Na cerimónia vão estar presentes o ministro do Ambiente e da Ação Climática, Duarte Cordeiro, a presidente da Câmara Municipal de Alpiarça, Sónia Sanfona, a administradora da Quinta da Atela, Anabela Tereso, e a investigadora da Universidade de Évora (UÉ) Ana Mendes.
A criação desta reserva natural foi aprovada pela Assembleia Municipal de Alpiarça em fevereiro e, posteriormente, em março, a Comissão Europeia deu parecer positivo ao projeto.
"O Paul da Gouxa é um espaço de extrema importância para o meio-ambiente, que aloja diversas espécies animais, sendo, também, um importante refúgio migratório e de nidificação", declarou João Peixinho.
Destas espécies, João Peixinho destacou os abetouros, as corujas das torres, os môchos-galegos, os milhafres pretos, as águias de asa redonda, as águias calçada, os bufos-reais, os abelharucos, as raposas, as lontras, os papalvos, as doninhas, os ginetes e os saca-rabos.
"É um tesouro natural único que abriga uma turfeira baixa, um habitat extremamente raro a nível europeu e que contém a maior mancha continental de salgueiro-negral", referiu.

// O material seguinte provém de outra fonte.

Source: an optimization exercise on an open RTL-to-GDS flow (aim: small area). Production flows keep margins and buffers that such runs may drop.
Only simulation tests tie the RTL to the original design; equivalence was not proved.
No activity file was given, so power comes from the tool's default toggle rates.

==> inputs of xenon <==
==> flow/design.v (excerpt) <==
module regfile_sb
#(
    parameter int ADDRSIZE = rf_pkg::DEF_ADDRSIZE,
    parameter int WORDSIZE = rf_pkg::DEF_WORDSIZE,
    parameter int NREAD    = 2,
    parameter int ZERO_REG = 1,
    parameter int BYPASS   = 1
) (
    input  logic                        clk,
    input  logic                        rst_n,
    input  logic                        regwr,
    input  logic [ADDRSIZE-1:0]         rd,
    input  logic [WORDSIZE-1:0]         rddata,
    input  logic [NREAD*ADDRSIZE-1:0]   rs,
    output logic [NREAD*WORDSIZE-1:0]   rsdata,
    output logic [NREAD-1:0]            rsbusy,
    input  logic                        issue,
    input  logic [ADDRSIZE-1:0]         issue_rd,
    input  logic                        flush,
    output logic [(1<<ADDRSIZE)-1:0]    busy_vec
);
==> module rf_last, before the edit <==
module rf_last (
    input  logic a0, b0, a1, b1, c, d,
    output logic y
);
    assign y = (a0 & b0) | (a1 & b1) | ~(c & d);
endmodule
==> module rf_rdbit, before the edit <==
module rf_rdbit (
    input  logic [31:0] sel,
    input  logic [31:0] d,
    output logic        y
);
    logic [9:0]  n;
    logic [2:0]  p;
    for (genvar g = 0; g < 10; g++) begin : g_aoi
        rf_aoi222 u_aoi (
            .a0(sel[3*g]),   .b0(d[3*g]),
            .a1(sel[3*g+1]), .b1(d[3*g+1]),
            .a2(sel[3*g+2]), .b2(d[3*g+2]),
            .y (n[g])
        );
    end
    rf_nand4 u_n0 (.a(n[0]), .b(n[1]), .c(n[2]),  .d(n[3]), .y(p[0]));
    rf_nand4 u_n1 (.a(n[4]), .b(n[5]), .c(n[6]),  .d(n[7]), .y(p[1]));
    rf_last  u_n2 (.a0(sel[30]), .b0(d[30]), .a1(sel[31]), .b1(d[31]),
                   .c(n[8]), .d(n[9]), .y(p[2]));
    rf_or3   u_o  (.a(p[0]), .b(p[1]), .c(p[2]), .y(y));
endmodule
==> module regfile_sb, before the edit <==
module regfile_sb
#(
    parameter int ADDRSIZE = rf_pkg::DEF_ADDRSIZE,
    parameter int WORDSIZE = rf_pkg::DEF_WORDSIZE,
    parameter int NREAD    = 2,
    parameter int ZERO_REG = 1,
    parameter int BYPASS   = 1
) (
    input  logic                        clk,
    input  logic                        rst_n,
    input  logic                        regwr,
    input  logic [ADDRSIZE-1:0]         rd,
    input  logic [WORDSIZE-1:0]         rddata,
    input  logic [NREAD*ADDRSIZE-1:0]   rs,
    output logic [NREAD*WORDSIZE-1:0]   rsdata,
    output logic [NREAD-1:0]            rsbusy,
    input  logic                        issue,
    input  logic [ADDRSIZE-1:0]         issue_rd,
    input  logic                        flush,
    output logic [(1<<ADDRSIZE)-1:0]    busy_vec
);
    localparam int NREGS = 1 << ADDRSIZE;
    logic [NREGS-1:0][WORDSIZE-1:0] regs;
    logic [NREGS-1:0]               written;
    logic [NREGS-1:0]               we;       
    logic [NREGS-1:0]               iss;      
    logic [NREGS-1:0]               rd_ok;    
    always_comb begin
        for (int i = 0; i < NREGS; i++) begin
            we[i]  = regwr && (rd == ADDRSIZE'(i)) && (i != 0);
            iss[i] = issue && (issue_rd == ADDRSIZE'(i)) && (i != 0);
        end
    end
    always_ff @(posedge clk) begin
        for (int i = 1; i < NREGS; i++) begin
            if (we[i]) begin
                regs[i] <= rddata;
            end
        end
    end
    always_ff @(posedge clk or negedge rst_n) begin
        if (!rst_n) begin
            written <= '0;
        end else begin
            for (int i = 1; i < NREGS; i++) begin
                if (we[i]) begin
                    written[i] <= 1'b1;
                end
            end
        end
    end
    always_ff @(posedge clk or negedge rst_n) begin
        if (!rst_n) begin
            busy_vec <= '0;
        end else begin
            for (int i = 1; i < NREGS; i++) begin
                busy_vec[i] <= iss[i] | (busy_vec[i] & ~flush & ~we[i]);
            end
        end
    end
    assign rd_ok = written & ~we;
    for (genvar k = 0; k < NREAD; k++) begin : g_read
        logic [ADDRSIZE-1:0] addr;
        logic [NREGS-1:0]    dec;
        logic [NREGS-1:0]    sel;     
        logic                byp;
        assign addr = rs[rf_pkg::lsb_of(k, ADDRSIZE) +: ADDRSIZE];
        always_comb begin
            for (int i = 0; i < NREGS; i++) begin
                dec[i] = (addr == ADDRSIZE'(i)) && (i != 0);
            end
        end
        assign byp = regwr && (rd == addr) && (addr != '0);
        assign sel = {byp, dec[NREGS-1:1] & rd_ok[NREGS-1:1]};
        for (genvar b = 0; b < WORDSIZE; b++) begin : g_bit
            logic [NREGS-1:0] d;
            for (genvar i = 1; i < NREGS; i++) begin : g_d
                assign d[i-1] = regs[i][b];
            end
            assign d[NREGS-1] = rddata[b];
            rf_rdbit u_bit (.sel(sel), .d(d), .y(rsdata[rf_pkg::lsb_of(k, WORDSIZE) + b]));
        end
        assign rsbusy[k] = |(dec & busy_vec & ~we);
    end
endmodule
This design comes from an exercise in tuning for small area and a short achievable clock period on the open sky130 flow, not from production work. In this exercise RTL edits were held to simulation tests only and were not proved equivalent to the original.

==> run a <==
==> flow/design.v <==
module coeff_table_loader #(
  parameter int ADDR_W = 6,
  parameter int A_W    = 18,
  parameter int B_W    = 18,
  parameter int C_W    = 18
) (
  input  logic                     clk,
  input  logic                     rst,
  input  logic                     load_start,
  input  logic                     wr_valid,
  output logic                     wr_ready,
  input  logic [A_W+B_W+C_W-1:0]   wr_data,
  output logic                     load_busy,
  output logic                     table_valid,
  output logic                     load_err,
  input  logic                     rd_en,
  input  logic [ADDR_W-1:0]        rd_addr,
  output logic                     rd_valid,
  output logic [A_W-1:0]           a,
  output logic [B_W-1:0]           b,
  output logic [C_W-1:0]           c
);
  localparam int DEPTH = 2**ADDR_W;
  localparam int REC_W = A_W + B_W + C_W;
  logic               busy, ld, chk;
  logic [ADDR_W-1:0]  wr_addr;
  logic [REC_W-1:0]   mem [DEPTH];
  logic               in_load;
  logic               rec_beat;
  logic               rd_hit;
  assign in_load  = ld;
  assign rec_beat = in_load && wr_valid && !load_start;
  assign rd_hit   = rd_en && table_valid;
  assign wr_ready  = busy;
  assign load_busy = busy;
  logic [REC_W-1:0] acc;
  logic [REC_W-1:0] acc_x;
  logic             err_q;
  assign acc_x = acc ^ wr_data;
  always_ff @(posedge clk or posedge rst) begin
    if (rst) begin
      busy        <= 1'b0;
      ld          <= 1'b0;
      chk         <= 1'b0;
      wr_addr     <= '0;
      table_valid <= 1'b0;
      err_q       <= 1'b0;
    end else if (load_start) begin
      busy        <= 1'b1;
      ld          <= 1'b1;
      chk         <= 1'b0;
      wr_addr     <= '0;
      table_valid <= 1'b0;
      err_q       <= 1'b0;
    end else if (rec_beat) begin
      wr_addr     <= wr_addr + ADDR_W'(1);
      if (&wr_addr) begin
        ld  <= 1'b0;
        chk <= 1'b1;
      end
    end else if (chk && wr_valid) begin
      busy        <= 1'b0;
      chk         <= 1'b0;
      table_valid <= ~|acc_x;
      err_q       <= |acc_x;
    end
  end
  always_ff @(posedge clk) begin
    if (load_start)    acc <= '0;
    else if (rec_beat) acc <= acc_x;
  end
  assign load_err = err_q;
  always_ff @(posedge clk) begin
    if (rec_beat) begin
      mem[0] <= wr_data;
      for (int k = 1; k < DEPTH; k++) mem[k] <= mem[k-1];
    end
  end
  logic [DEPTH-1:0] rsel;
  logic [REC_W-1:0] rd_nxt;
  for (genvar k = 0; k < DEPTH; k++) begin : g_rsel
    assign rsel[k] = (rd_addr == ADDR_W'(DEPTH-1-k));
  end
  logic [REC_W-1:0] or1 [DEPTH/4];
  logic [REC_W-1:0] or2 [DEPTH/16];
  always_comb begin
    for (int i = 0; i < DEPTH/4; i++) begin
      or1[i] = '0;
      for (int j = 0; j < 4; j++) or1[i] = or1[i] | (mem[4*i+j] & {REC_W{rsel[4*i+j]}});
    end
    for (int i = 0; i < DEPTH/16; i++) begin
      or2[i] = '0;
      for (int j = 0; j < 4; j++) or2[i] = or2[i] | or1[4*i+j];
    end
    rd_nxt = '0;
    for (int i = 0; i < DEPTH/16; i++) rd_nxt = rd_nxt | or2[i];
  end
  always_ff @(posedge clk or posedge rst) begin
    if (rst) begin
      rd_valid  <= 1'b0;
      {a, b, c} <= '0;
    end else begin
      rd_valid <= rd_hit;
      if (rd_hit) {a, b, c} <= rd_nxt;
    end
  end
endmodule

Esta turfeira destaca-se pela sua acumulação de carbono, que remonta a cerca de 9000 anos.
"As primeiras estimativas apontam para a presença de aproximadamente 1 milhão de toneladas de carbono armazenado, o que faz desta turfeira uma importante aliada na luta contra as alterações climáticas, daí ser de extrema importância a passagem deste espaço a reserva natural tendo em vista a sua conservação", disse.
Este projeto percorreu um longo percurso e, segundo a mesma fonte, "não há uma estimativa de todo o investimento que foi realizado ao longo dos últimos 30 anos".